[Data records]
$ cat config.mk
export PLATFORM = sky130hd
export DESIGN_NAME = ghost_regbank
export DESIGN_NICKNAME = d
export VERILOG_FILES = /design/src/rtl/ghost_regbank_pkg.sv /design/src/rtl/ghost_regbank_evcnt.sv /design/src/rtl/ghost_regbank.sv
export SDC_FILE = /design/constraint.sdc
export NUM_CORES = 1
export LEC_CHECK = 0
export CAP_MARGIN = 30
export CORE_MARGIN = 2
export CORE_UTILIZATION = 56
export DETAILED_ROUTE_END_ITERATION = 10
export PLACE_DENSITY = 0.85
export SLEW_MARGIN = 20
export SYNTH_ARGS = -nofsm -noshare
export SYNTH_HDL_FRONTEND = slang
export SYNTH_SLANG_ARGS = --single-unit
$ cat constraint.sdc
create_clock -name clk -period 3.1 [get_ports clk]
set_input_delay 0.465 -clock clk [delete_from_list [all_inputs] [get_ports clk]]
set_output_delay 0.465 -clock clk [all_outputs]
set_load 0.01 [all_outputs]
$ cat src/rtl/ghost_regbank_pkg.sv
// Shared constants, address-region enum and decode helpers for the ghost register bank.
package ghost_regbank_pkg;

   localparam int          READ_LATENCY = 2;
   localparam int unsigned CTRL_OFS     = 0;

   typedef enum logic [1:0] {CTRL, CNT, RAM, NONE} region_e;

   function automatic int unsigned cnt_ofs(input int unsigned nreg);
      return CTRL_OFS + nreg;
   endfunction

   // Counters sit directly after the control registers; RAM lives at its own base.
   function automatic region_e decode_region(input logic [63:0] addr,
                                             input int unsigned nreg,
                                             input int unsigned nch,
                                             input int unsigned ram_base,
                                             input int unsigned rd);
      if (addr < 64'(cnt_ofs(nreg)))
         return CTRL;
      if (addr < 64'(cnt_ofs(nreg) + nch))
         return CNT;
      if (addr >= 64'(ram_base) && addr < 64'(ram_base) + 64'(rd))
         return RAM;
      return NONE;
   endfunction

   function automatic int unsigned region_base(input region_e r,
                                               input int unsigned nreg,
                                               input int unsigned ram_base);
      case (r)
         CTRL:    return CTRL_OFS;
         CNT:     return cnt_ofs(nreg);
         RAM:     return ram_base;
         default: return 0;
      endcase
   endfunction

endpackage

$ cat src/rtl/ghost_regbank_evcnt.sv
// Saturating event counter with clear-on-read; an event during the clear leaves it at 1.
module ghost_evcnt
   import ghost_regbank_pkg::*;
#(
   parameter int GW = 8
) (
   input  logic          clk,
   input  logic          rst_n,
   input  logic          ev,
   input  logic          clr,
   output logic [GW-1:0] count
);

   localparam logic [GW-1:0] MAX = '1;

   always_ff @(posedge clk or negedge rst_n) begin
      if (!rst_n)
         count <= '0;
      else if (clr)
         count <= ev ? GW'(1) : '0;
      else if (ev && count != MAX)
         count <= count + GW'(1);
   end

endmodule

**Exercise instructions:** From the opening line of the data above through the line that contains "export SDC_FILE = /design/constraint.sdc", please print each line as it stands and only those lines.

**Written solution:**
$ cat config.mk
export PLATFORM = sky130hd
export DESIGN_NAME = ghost_regbank
export DESIGN_NICKNAME = d
export VERILOG_FILES = /design/src/rtl/ghost_regbank_pkg.sv /design/src/rtl/ghost_regbank_evcnt.sv /design/src/rtl/ghost_regbank.sv
export SDC_FILE = /design/constraint.sdc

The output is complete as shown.